The k-means method was used to perform the analysis. The algorithm gathers the cluster points in such a way that the cumulative distance between the points and the cluster midpoint, where they are located, is minimal, but that the distance between clusters is a maximum. The square of the Euclidean distance was used as a measure of distance. The choice check details of the number of clusters is a tricky problem. The most convenient situation is when there are environmental pointers to the number of features investigated, as this will then be equal to the number of clusters formed. If such information
is unavailable, one can employ automated methods.

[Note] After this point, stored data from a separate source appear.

--- src/rtl/dbg_match_pkg.sv ---
// Package: shared encodings and helpers for the debug address match unit.
// Assumes a 32-bit register port and exactly four slots in the control layout.
package dbg_match_pkg;

    localparam int DATA_W      = 32;
    localparam int NUM_SLOTS   = 4;
    localparam int FIELD_BASE  = 16;
    localparam int FIELD_W     = 4;
    localparam int SLOW_LOCAL  = 8;
    localparam int SLOW_GLOBAL = 9;
    localparam int RSV_LO      = 10;
    localparam int RSV_HI      = 15;

    localparam logic [2:0] IDX_STATUS = 3'd6;
    localparam logic [2:0] IDX_CTRL   = 3'd7;

    typedef enum logic [1:0] {
        EV_FETCH = 2'd0,
        EV_READ  = 2'd1,
        EV_WRITE = 2'd2,
        EV_IO    = 2'd3
    } ev_kind_e;

    typedef enum logic [1:0] {
        ACC_EXEC  = 2'b00,
        ACC_WRITE = 2'b01,
        ACC_IO    = 2'b10,
        ACC_RDWR  = 2'b11
    } acc_type_e;

    // Length code to log2 of byte count.
    function automatic logic [1:0] len_log2(input logic [1:0] code);
        case (code)
            2'b00:   len_log2 = 2'd0;
            2'b01:   len_log2 = 2'd1;
            2'b11:   len_log2 = 2'd2;
            default: len_log2 = 2'd3;
        endcase
    endfunction

    // Bits of the control word that hold storage (reserved bits excluded).
    function automatic logic [DATA_W-1:0] ctrl_keep_mask();
        logic [DATA_W-1:0] m;
        m = '1;
        for (int b = RSV_LO; b <= RSV_HI; b++) m[b] = 1'b0;
        return m;
    endfunction

    // Bits of the control word that hold local enables.
    function automatic logic [DATA_W-1:0] local_en_mask();
        logic [DATA_W-1:0] m;
        m = '0;
        for (int s = 0; s < NUM_SLOTS; s++) m[2*s] = 1'b1;
        return m;
    endfunction

endpackage

--- src/rtl/dbg_slot_match.sv ---
// Module: dbg_slot_match
// Combinational compare of one slot against the current bus event.
// Assumes the slot range is aligned to its length; execute slots cover 1 byte.
module dbg_slot_match
    import dbg_match_pkg::*;
#(
    parameter int ADDR_W = 32
) (
    input  logic [ADDR_W-1:0] slot_addr,
    input  logic              en_local,
    input  logic              en_global,
    input  logic [3:0]        field,
    input  logic              ev_valid,
    input  logic [1:0]        ev_kind,
    input  logic [ADDR_W-1:0] ev_addr,
    input  logic [1:0]        ev_size,
    output logic              hit
);

    localparam int EXT_W = ADDR_W + 1;

    logic [1:0]       acc;
    logic [1:0]       slot_lg;
    logic             kind_ok;
    logic [EXT_W-1:0] s_lo, s_hi, e_lo, e_hi;
    logic [EXT_W-1:0] s_span, e_span;

    // Decode access type and effective length of the slot.
    always_comb begin
        acc     = field[1:0];
        slot_lg = (acc == ACC_EXEC) ? 2'd0 : len_log2(field[3:2]);
    end

    // Pair the slot access type with the event kind.
    always_comb begin
        case (acc)
            ACC_EXEC:  kind_ok = (ev_kind == EV_FETCH);
            ACC_WRITE: kind_ok = (ev_kind == EV_WRITE);
            ACC_RDWR:  kind_ok = (ev_kind == EV_READ) || (ev_kind == EV_WRITE);
            default:   kind_ok = (ev_kind == EV_IO);
        endcase
    end

    // Form both byte ranges one bit wider so the end never wraps.
    always_comb begin
        s_span = (EXT_W'(1) << slot_lg) - EXT_W'(1);
        e_span = (EXT_W'(1) << ev_size) - EXT_W'(1);
        s_lo   = {1'b0, slot_addr & ({ADDR_W{1'b1}} << slot_lg)};
        s_hi   = s_lo + s_span;
        e_lo   = {1'b0, ev_addr};
        e_hi   = e_lo + e_span;
    end

    // Overlap test gated by enables and kind.
    always_comb begin
        hit = ev_valid && (en_local || en_global) && kind_ok &&
              (e_lo <= s_hi) && (s_lo <= e_hi);
    end

endmodule

--- src/rtl/dbg_ctrl_reg.sv ---
// Module: dbg_ctrl_reg
// Holds the packed control word; masks reserved bits and applies task switches.
// Assumes a task switch is applied after any same-cycle software write.
module dbg_ctrl_reg
    import dbg_match_pkg::*;
(
    input  logic              clk,
    input  logic              rst_n,
    input  logic              wr_en,
    input  logic [DATA_W-1:0] wdata,
    input  logic              task_switch,
    output logic [DATA_W-1:0] ctrl_q
);

    localparam logic [DATA_W-1:0] KEEP  = ctrl_keep_mask();
    localparam logic [DATA_W-1:0] LOCAL = local_en_mask();

    logic [DATA_W-1:0] written;

    // Pick the software value or the held value.
    always_comb begin
        written = wr_en ? (wdata & KEEP) : ctrl_q;
    end

    // Register the control word, dropping local enables on a task switch.
    always_ff @(posedge clk) begin
        if (!rst_n)           ctrl_q <= '0;
        else if (task_switch) ctrl_q <= written & ~LOCAL;
        else                  ctrl_q <= written;
    end

endmodule

--- src/rtl/dbg_status_reg.sv ---
// Module: dbg_status_reg
// Sticky per-slot hit bits and the registered trap pulse.
// Assumes hits from the current cycle override a same-cycle clearing write.
module dbg_status_reg #(
    parameter int N = 4
) (
    input  logic         clk,
    input  logic         rst_n,
    input  logic         wr_en,
    input  logic [N-1:0] wdata,
    input  logic [N-1:0] hit,
    output logic [N-1:0] status_q,
    output logic         trap_q
);

    // Update the hit bits: software value or held value, OR new hits.
    always_ff @(posedge clk) begin
        if (!rst_n) status_q <= '0;
        else        status_q <= (wr_en ? wdata : status_q) | hit;
    end

    // One-cycle trap after any matching event.
    always_ff @(posedge clk) begin
        if (!rst_n) trap_q <= 1'b0;
        else        trap_q <= |hit;
    end

endmodule

--- src/rtl/dbg_match_unit.sv ---
// Module: dbg_match_unit (top)
// Four address slots, packed control word, sticky status and trap output,
// reached through an indexed register port with combinational reads.
// Assumes ADDR_W <= 32 so slot addresses fit the register port.
module dbg_match_unit
    import dbg_match_pkg::*;
#(
    parameter int ADDR_W = 32
) (
    input  logic              clk,
    input  logic              rst_n,
    input  logic              reg_wr,
    input  logic [2:0]        reg_idx,
    input  logic [31:0]       reg_wdata,
    output logic [31:0]       reg_rdata,
    input  logic              task_switch,
    input  logic              ev_valid,
    input  logic [1:0]        ev_kind,
    input  logic [ADDR_W-1:0] ev_addr,
    input  logic [1:0]        ev_size,
    output logic              trap
);

    logic [ADDR_W-1:0]    slot_addr_q [NUM_SLOTS];
    logic [DATA_W-1:0]    ctrl_q;
    logic [NUM_SLOTS-1:0] status_q;
    logic [NUM_SLOTS-1:0] hit;
    logic                 wr_ctrl, wr_status;

    // Decode writes to the control and status registers.
    always_comb begin
        wr_ctrl   = reg_wr && (reg_idx == IDX_CTRL);
        wr_status = reg_wr && (reg_idx == IDX_STATUS);
    end

    for (genvar i = 0; i < NUM_SLOTS; i++) begin : g_slot
        // Slot address register.
        always_ff @(posedge clk) begin
            if (!rst_n)                              slot_addr_q[i] <= '0;
            else if (reg_wr && (reg_idx == 3'(i)))   slot_addr_q[i] <= reg_wdata[ADDR_W-1:0];
        end

        dbg_slot_match #(.ADDR_W(ADDR_W)) u_match (
            .slot_addr (slot_addr_q[i]),
            .en_local  (ctrl_q[2*i]),
            .en_global (ctrl_q[2*i+1]),
            .field     (ctrl_q[FIELD_BASE + FIELD_W*i +: FIELD_W]),
            .ev_valid  (ev_valid),
            .ev_kind   (ev_kind),
            .ev_addr   (ev_addr),
            .ev_size   (ev_size),
            .hit       (hit[i])
        );
    end

    dbg_ctrl_reg u_ctrl (
        .clk         (clk),
        .rst_n       (rst_n),
        .wr_en       (wr_ctrl),
        .wdata       (reg_wdata),
        .task_switch (task_switch),
        .ctrl_q      (ctrl_q)
    );

    dbg_status_reg #(.N(NUM_SLOTS)) u_status (
        .clk      (clk),
        .rst_n    (rst_n),
        .wr_en    (wr_status),
        .wdata    (reg_wdata[NUM_SLOTS-1:0]),
        .hit      (hit),
        .status_q (status_q),
        .trap_q   (trap)
    );

    // Combinational read multiplexer over the register map.
    always_comb begin
        reg_rdata = '0;
        for (int i = 0; i < NUM_SLOTS; i++) begin
            if (reg_idx == 3'(i)) reg_rdata = DATA_W'(slot_addr_q[i]);
        end
        if (reg_idx == IDX_STATUS) reg_rdata = DATA_W'(status_q);
        if (reg_idx == IDX_CTRL)   reg_rdata = ctrl_q;
    end

endmodule

--- config.mk ---
export PLATFORM = sky130hd
export DESIGN_NAME = dbg_match_unit
export DESIGN_NICKNAME = d
export VERILOG_FILES = /design/src/rtl/dbg_match_pkg.sv /design/src/rtl/dbg_slot_match.sv /design/src/rtl/dbg_ctrl_reg.sv /design/src/rtl/dbg_status_reg.sv /design/src/rtl/dbg_match_unit.sv
export SDC_FILE = /design/constraint.sdc
export NUM_CORES = 1
export LEC_CHECK = 0
export BUFFER_PORTS_ARGS = -buffer_cell sky130_fd_sc_hd__buf_2
export CORE_ASPECT_RATIO = 0.9
export CORE_MARGIN = 2
export CORE_UTILIZATION = 59
export CTS_CLUSTER_DIAMETER = 150
export DETAILED_ROUTE_END_ITERATION = 10
export GPL_TIMING_DRIVEN = 0
export MAX_ROUTING_LAYER = met4
export PLACE_DENSITY = 0.88
export SLEW_MARGIN = 20
export SYNTH_ARGS = -nofsm -noshare
export SYNTH_HDL_FRONTEND = slang
export SYNTH_SLANG_ARGS = --single-unit
export TNS_END_PERCENT = 20
--- constraint.sdc ---
create_clock -name clk -period 6.2 [get_ports clk]
set_clock_uncertainty 0.05 [all_clocks]
set_input_delay 0.62 -clock clk [delete_from_list [all_inputs] [get_ports clk]]
set_output_delay 0.62 -clock clk [all_outputs]
set_load 0.03 [all_outputs]
==> results.toml, run 1 <==
[critical_path]
startpoint_type = "register"
r2r_cells = 24
crit_chain = "ha_1, o22ai_1, or2_2, nand2_1, ha_1, inv_1, ha_1, a211oi_2, o21a_1, o31a_1, o21bai_1, a211oi_2, o21bai_1, xnor2_1, ha_1, nand4_1, nor4_4, a21oi_1, o211ai_1, a21oi_1, nor4_4, o221ai_2, o21ai_4, a41oi_2"
worstReg2RegStart = "u_ctrl.ctrl_q[23]$_SDFFE_PN0P_"
crit_path_max_incr_delay_ns = 0.55
slowest_stage = "nor4_4"
cp_common_cell = "ha_1"
cp_data_required_time_ns = 6.48
reg2reg_slack_ns = 0.03
rr_endpoint = "u_status.trap_q$_SDFF_PN0_"
crit_path_end_kind = "register"
cp_max_fo = 4
critical_path_class = "register to register"
arrival_ns = 6.45

[clocking]
ctsHoldBuffers = 0
clk_path_buf_depth = 2
clk_pin_slew_worst_paths_ns = 0.08
cts_tree = "yes"
clk_latency_ns = 0.46
cts-root-buf = "clkbuf_16"
cts_buffers = 17
cts_sinks = 159
htree_num_levels = 4

[timing]
relSlewSlack_pct = 20.04
maxSlewViolCount = 0
setup_tns_ns = 0
finalCritPeriodShare_pct = 99.51
finalSetupViolCount = 0
tightest_slew_ns = 1.169
min_period_ns = 6.169
timing.fmax_ghz = 0.1621
hold_violations = 0

[placed_design]
hpwl_um = 60540
io_buffers = 105
placed_area_mm2 = 0.02249
place.gp.congestion = 1.063

[routing]
viasPerCell = 6.681
route.vias.total = 20620
wirelength_um = 75390
drc = 0
firstDrtPassIters = 8
wire_per_inst_um = 24.43
drt_iter0_drc = 2425
antenna_left = 0

[synth]
synth_cell_types = 83
synth_seq_cells = 159
syn_area_mm2 = 0.02119
yosys_warnings = 0
syn_nets = 2950
yosysSeqAreaShare_pct = 21.07
async_flop_share_pct = 0
synth-edff-count = 128
syn-instance-count = 2431
syn_avg_cell_area_um2 = 8.716
ys.flop_type = "edfxtp_1"

[power_and_ir_drop]
power.density_mw_per_mm2 = 216.2
seq_power_share_pct = 25.4
pwr-share-clk_pct = 21.3
cellLeakagePower_nw = 11.48
ir_drop_mv = 0.2027
power_frac_comb_pct = 53.4
p_sw_mw = 2.321
intPower_mw = 2.912
swShare_pct = 44.36

[grt]
grt_usage_pct = 40.70
grt_max_degree = 20
grt_pass1_wl_um = 111000
gr-total-overflow = 0
grt_pass1_vias = 19350
antenna_found_initial = 1

[floorplanning]
num_rows = 65
start_util_pct = 60.17
die_h_um = 183.8
die_x_um = 203.8
core_area_mm2 = 0.03522
ios = 109
dieArea_mm2 = 0.03745

[final_layout]
nFillCells = 2700
utilization_pct = 68.74
fin_nets = 3122
postLayoutCellArea_mm2 = 0.02421
drive_gt1_share_pct = 14.56
syn_to_final_growth_pct = 14.24

[min_path]
min_from = "reg_wdata[23]"
hold_end = "u_ctrl.ctrl_q[23]$_SDFFE_PN0P_"
hold_path.class = "input pin to register"
min_path_cells = 3

[outcome]
status = "finished, final reports clean"

[flow_run]
max_cap_viol_count = 0
metal layers:
layer / GRT usage (%) / up-vias / share of wire (%)
li1: - / 9269 / -
met1: 54.17 / 9820 / 39
met2: 59.16 / 1287 / 42
met3: 8.472 / 242 / 14
met4: 19.04 / 0 / 5.1
met5: - / - / 0
layout by cell type (no fill, tap or decap), types with 9 or more instances in the layout:
cell type,n
nand3_1,21
ha_1,426
nor2_1,92
nor3_1,27
a21oi_2,16
o21a_1,19
nand2_1,164
nor2b_1,34
inv_1,264
a21o_1,146
o211ai_1,21
or2_2,12
and3_1,11
buf_4,41
a21oi_1,187
clkbuf_1,34
dfxtp_1,24
clkbuf_16,17
o21ai_1,20
edfxtp_1,128
a211oi_2,10
nand2b_1,40
and2_1,136
a31oi_1,9
o21ai_0,92
xnor2_1,67
mux4_2,31
o221ai_1,10
buf_2,106
nand4_1,66
o21bai_1,27
a211oi_1,20
xor2_1,66
timing repair:
item	CTS	global route
pin swaps	33	62
setup endpoints to repair	5	5
gates resized for setup	76	86
setup buffers	23	18
state kept, by name, indices dropped and copies added (netlist names):
signal and count:
slot_addr_q 128, u_ctrl.ctrl_q 26, u_status.status_q 4, u_status.trap_q 1
worst max-delay path: cells and delay by family (launching register included):
kind / cells / cell delay [ns]
AO/OA/AOI/OAI: 13 / 2.55
XOR/XNOR: 1 / 0.39
adder cells (fa/ha/maj): 4 / 0.97
buffers and inverters: 1 / 0.11
flip-flops: 1 / 0.40
AND/OR/NAND/NOR: 5 / 1.53
logic make-up after synthesis:
logic type      synth area share [%]
simple gates                   16.25
xor+xnor                       5.828
buf+inv                        5.415
mux                            3.791
fa+ha+maj                      26.34
compound gates                 21.31
flops                          21.07
power by group through the flow:
stage / registers, mW / logic (mW) / clock network, mW
2_1_floorplan: 1.29 / 1.79 / 0
3_3_place_gp: 1.35 / 2.36 / 0
3_5_place_dp: 1.34 / 2.48 / 0
4_1_cts: 1.32 / 2.61 / 1.09
5_1_grt: 1.33 / 3.04 / 1.14
6_report: 1.33 / 2.79 / 1.11
cell usage after synthesis, drive strengths merged (6+ instances only):
cell,number,area share [%]
o21ai,125,3.0
a2111oi,11,0.45
xor2,72,3.0
nor4,10,0.30
nor2b,34,1.0
o31ai,8,0.28
and3,12,0.36
a31oi,14,0.44
xnor2,69,2.9
or4,6,0.21
mux4,32,3.4
a221oi,7,0.38
nor2,97,1.7
mux2i,8,0.38
and2,136,4.0
nand2,164,2.9
nand2b,42,1.2
edfxtp,128,18
o21a,19,0.67
inv,265,4.7
a21boi,6,0.21
o211ai,23,0.86
o221ai,11,0.45
o22ai,8,0.24
nand4,66,1.9
nand3,24,0.57
ha,438,26
or2,12,0.35
or3,8,0.24
dfxtp,31,2.9
a21oi,208,5.0
nor3,34,0.83
o21bai,27,0.96
clkbuf,34,0.60
a211oi,31,1.2
a21o,149,5.3
per-stage QoR:
stage               hold WS (ns)  power (mW)  cells  setup WS [ns]
floorplan                 0.3866       3.074   2431         0.6803
global placement          0.3936       3.702   3005         -1.571
detailed placement        0.4009       3.821   3012         -1.597
CTS                       0.3813       5.023   3067       0.005097
global route              0.3911       5.505   3085       -0.06466
finish                    0.3726       5.233   3086        0.03066
how the worst max path moves through the flow:
stage	from	endpoint	slack, ns	cells after the start
floorplan	u_ctrl.ctrl_q[26]$_SDFFE_PN0P_	u_status.trap_q$_SDFF_PN0_	0.68	26
global placement	u_ctrl.ctrl_q[18]$_SDFFE_PN0P_	u_status.trap_q$_SDFF_PN0_	-1.57	24
detailed placement	u_ctrl.ctrl_q[18]$_SDFFE_PN0P_	u_status.trap_q$_SDFF_PN0_	-1.60	24
CTS	u_ctrl.ctrl_q[22]$_SDFFE_PN0P_	u_status.trap_q$_SDFF_PN0_	0.005	29
global route	u_ctrl.ctrl_q[18]$_SDFFE_PN0P_	u_status.trap_q$_SDFF_PN0_	-0.06	25
finish	u_ctrl.ctrl_q[23]$_SDFFE_PN0P_	u_status.trap_q$_SDFF_PN0_	0.03	24
final cells by class:
class / count / area, um^2 / area share [%]
plain buffers: 38 / 150.1 / 0.6203
multi-input cells: 1968 / 16410 / 67.80
well taps: 469 / 586.8 / 2.424
repair buffers: 153 / 964.7 / 3.985
flip-flops and latches: 159 / 4481 / 18.51
inverters: 266 / 998.5 / 4.125
diodes: 1 / 2.502 / 0.01034
clock inverters: 15 / 186.4 / 0.7701
clock buffers: 17 / 425.4 / 1.757
Power figures use the tool's default switching activity.
==> run 2: changes to the inputs <==
--- a/config.mk
+++ b/config.mk
@@ -5,6 +5,7 @@
 export SDC_FILE = /design/constraint.sdc
 export NUM_CORES = 1
 export LEC_CHECK = 0
+export ABC_AREA = 1
 export BUFFER_PORTS_ARGS = -buffer_cell sky130_fd_sc_hd__buf_2
 export CORE_ASPECT_RATIO = 0.9
 export CORE_MARGIN = 2
==> run 2 against run 1 <==
Effect of this change:
- hold slack better by 0.043 ns
- die area up 2.7%
- non-clock buffer count fell by 43
- synthesized cell count grew 26%
- count of clock-buffer cells in the layout unchanged
- fmax grew 4.6%
- area after synthesis is 2.8% higher
- combinational power is essentially flat
- critical endpoint unchanged
- total power shrank 0.97%
==> results.toml, run 2 <==
[outcome]
status = "finished, final reports clean"

[min_path]
min_from = "reg_wdata[2]"
hold_end = "u_status.status_q[2]$_SDFF_PN0_"
hold_path.class = "input pin to register"
min_path_cells = 3

[final_layout]
layout_commonest_cell = "nand2_1"
largest_reg_flops = 128
final_cell_mix = "nand2_1, inv_1, ha_1"
drive_gt1_share_pct = 6.394
syn_to_final_growth_pct = 8.939
fin_nets = 3712
stdcell_count = 3683
top_register = "slot_addr_q"
nFillCells = 3280
top_regs = "slot_addr_q: 128 flops, u_ctrl.ctrl_q: 26 flops, u_status.status_q: 4 flops"

[synth]
syn_area_mm2 = 0.02178
synth_cell_types = 49
syn-instance-count = 3062
synth_top_area_share_pct = 25.16
syn_avg_cell_area_um2 = 7.113
syn_nets = 3581
yosysSeqAreaShare_pct = 20.50
yosys_warnings = 0
synth_seq_cells = 159
ys.flop_type = "edfxtp_1"
synth_top_area_cell = "ha_1"
async_flop_share_pct = 0
synth_common_cells = "nand2_1, inv_1, ha_1"
synthTopCellsByArea = "ha_1, edfxtp_1, nand2_1"
synth-edff-count = 128
yosysMostFrequentCell = "nand2_1"

[critical_path]
r2r_cells = 28
arrival_ns = 6.23
rr_endpoint = "u_status.trap_q$_SDFF_PN0_"
critical_path_class = "register to register"
cp_max_fo = 3
crit_path_max_incr_delay_ns = 0.43
startpoint_type = "register"
slowest_stage = "nor4b_4"
cp_data_required_time_ns = 6.53
worstReg2RegStart = "u_ctrl.ctrl_q[22]$_SDFFE_PN0P_"
crit_path_end_kind = "register"
cp_common_cell = "nand2_1"
reg2reg_slack_ns = 0.30

[clocking]
cts_tree = "yes"
cts_sinks = 159
clk_latency_ns = 0.45
clk_pin_slew_worst_paths_ns = 0.07
cts-root-buf = "clkbuf_16"
ctsHoldBuffers = 0
cts_buffers = 17
clk_path_buf_depth = 2
postCtsSetupRepairBufs = 0
htree_num_levels = 4

[power_and_ir_drop]
power_mw = 5.183
ir_drop_mv = 0.2837
power.density_mw_per_mm2 = 218.4
cellLeakagePower_nw = 12.06

[routing]
viasPerCell = 6.080
route.vias.total = 22390
wirelength_um = 77770
antenna_left = 0
drt_iter0_drc = 2995
wire_per_inst_um = 21.11
drc = 0
firstDrtPassIters = 7

[flow_run]
max_cap_viol_count = 0

[timing]
finalSetupViolCount = 0
tightest_slew_ns = 1.094
relSlewSlack_pct = 26.55
rsz0062_at_grt = "false"
finalCritPeriodShare_pct = 95.14
hold_violations = 0
timing.fmax_ghz = 0.1695
maxSlewViolCount = 0
min_period_ns = 5.898

[floorplanning]
die_x_um = 206.5
ios = 109
num_rows = 66
start_util_pct = 60.08
die_h_um = 186.3
core_area_mm2 = 0.03625
dieArea_mm2 = 0.03847

[grt]
grt_pass1_vias = 20580
gr-total-overflow = 0
grt_pass1_wl_um = 115600
grt_max_degree = 21
antenna_found_initial = 2
grt_usage_pct = 41.81

[placed_design]
dp_cells = 3650
place.gp.congestion = 1.145
io_buffers = 108
hpwl_um = 65480
[run 2: final cells by class]
cell class	count	area, um^2	area share, %
Multi-Input combinational cell	2396	15520	65.43
Sequential cell	159	4464	18.82
Inverter	471	1768	7.451
Timing Repair Buffer	112	650.6	2.742
Tap cell	476	595.6	2.510
Clock buffer	17	425.4	1.793
Clock inverter	15	160.2	0.6750
Buffer	36	135.1	0.5695
Antenna cell	1	2.502	0.01055
[run 2: per-layer routing]
metal,GRT usage [%],wire length [um]
met3,8.833,10470
met1,53.94,30710
met5,-,0
met2,62.43,32280
met4,20.06,4308
[run 2: power breakdown]
part | internal [mW] | total [mW] | switching [mW]
Clock | 0.541 | 1.04 | 0.494
Combinational | 1.01 | 2.80 | 1.79
Sequential | 1.22 | 1.35 | 0.128
[run 2: logic make-up after synthesis]
family	Yosys count	share of synthesized area, %
buffers and inverters	507	8.738
AO/OA/AOI/OAI	669	18.19
XOR/XNOR	143	5.751
flip-flops	159	20.50
adder cells (fa/ha/maj)	443	25.62
AND/OR/NAND/NOR	1141	21.20
[run 2: per-stage QoR]
step / area [um^2] / setup WS [ns] / hold WS, ns / setup TNS, ns / utilization, %
after floorplan: 21780 / 1.889 / 0.4127 / 0 / -
after global placement: 22920 / -0.1030 / 0.4309 / -0.1672 / 63.21
after detailed placement: 23070 / -0.1559 / 0.4339 / -0.2664 / 63.64
after CTS: 23660 / 0.09221 / 0.4090 / 0 / 65.27
after global routing: 23730 / 0.01753 / 0.4228 / 0 / 65.45
final: 23730 / 0.3016 / 0.4154 / 0 / 65.45
[run 2: critical path: cells and delay by family, from the launching register on]
family          cells  cell delay, ns
simple gates       16            2.57
compound gates      4            0.78
fa+ha+maj           5            1.78
buf+inv             2            0.12
flops               1            0.36
xor+xnor            1            0.18
[run 2: how the worst max path moves through the flow]
stage / from / cells past startpoint / to / slack, ns
floorplan: u_ctrl.ctrl_q[18]$_SDFFE_PN0P_ / 33 / u_status.trap_q$_SDFF_PN0_ / 1.89
detailed placement: u_ctrl.ctrl_q[22]$_SDFFE_PN0P_ / 33 / u_status.trap_q$_SDFF_PN0_ / -0.16
global route: u_ctrl.ctrl_q[22]$_SDFFE_PN0P_ / 31 / u_status.trap_q$_SDFF_PN0_ / 0.02
finish: u_ctrl.ctrl_q[22]$_SDFFE_PN0P_ / 28 / u_status.trap_q$_SDFF_PN0_ / 0.30
CTS: u_ctrl.ctrl_q[22]$_SDFFE_PN0P_ / 33 / u_status.trap_q$_SDFF_PN0_ / 0.09
global placement: u_ctrl.ctrl_q[22]$_SDFFE_PN0P_ / 33 / u_status.trap_q$_SDFF_PN0_ / -0.10
[run 2: timing repair]
item	in CTS	in global routing
setup endpoints to repair	2	3
pin swaps	0	1
gates resized for setup	1	13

Of 30 methods of cluster number choice analysed by Milligan & Cooper (1985), the method of Caliński & Harabasz (1974) was identified as one of the most reliable for determining the maximum of the Caliński-Harabasz index CHindex. It was defined as equation(20) CHindex=BK−1×N−KW, where N – number of all points, K – number of clusters, B – Alectinib in vivo distance between clusters and W – the distance within clusters. The magnitudes of B and W are obtained as follows: equation(21) B=∑k=1Knk||zk−z||2,W=∑k=1K∑i=1nk||xi∈k−zk||2,
where nk – number of points in cluster k, zk – position of the centre of cluster k, z – position of the centre of all points, xi∈ k – the i-th point located in cluster k, and || || is the distance norm ( Maulik & Bandyopadhyay 2002). Ray & Turi (1999) derived another method of determining cluster numbers. Their index makes direct use of the BCKDHB cluster assumption choice and is defined as follows: equation(22) IIindex=intraintra=N−1∑k=1K∑i=1nk||xi∈k−zk||2min||zi−zj||2,
where ‘intra’ is the mean distance between the points and the centre of the cluster containing them, while ‘inter’ is the minimum distance between the clusters. In these cases the number of clusters involves finding the maximum of CHindex or minimum of IIindex. Both indices were determined for numbers of clusters from 2 to 20 in all the cases analysed (Figure 9). In general CHindex decreases and IIindex increases with increasing numbers of clusters. Despite the many deviations from the above trend for both indices it was difficult to define the cluster number. A small number of clusters was found to be the most appropriate. To identify the maximum number of clusters, the total distance between the points and each cluster centre (where they are located) was defined: equation(23) WK=∑k=1K∑i=1nk‖xi∈k−zk‖2. By analysing the WK – WK − 1 dependence ( Figure 9), on the assumption that the value must not be too high, 6 was chosen as the most appropriate value. Cluster analysis was performed for two to six clusters for deviation types MV, LT, ST separately and for all the types. In order to assign a specific cluster to a seabed morphological type, the results for the example profile were analysed first.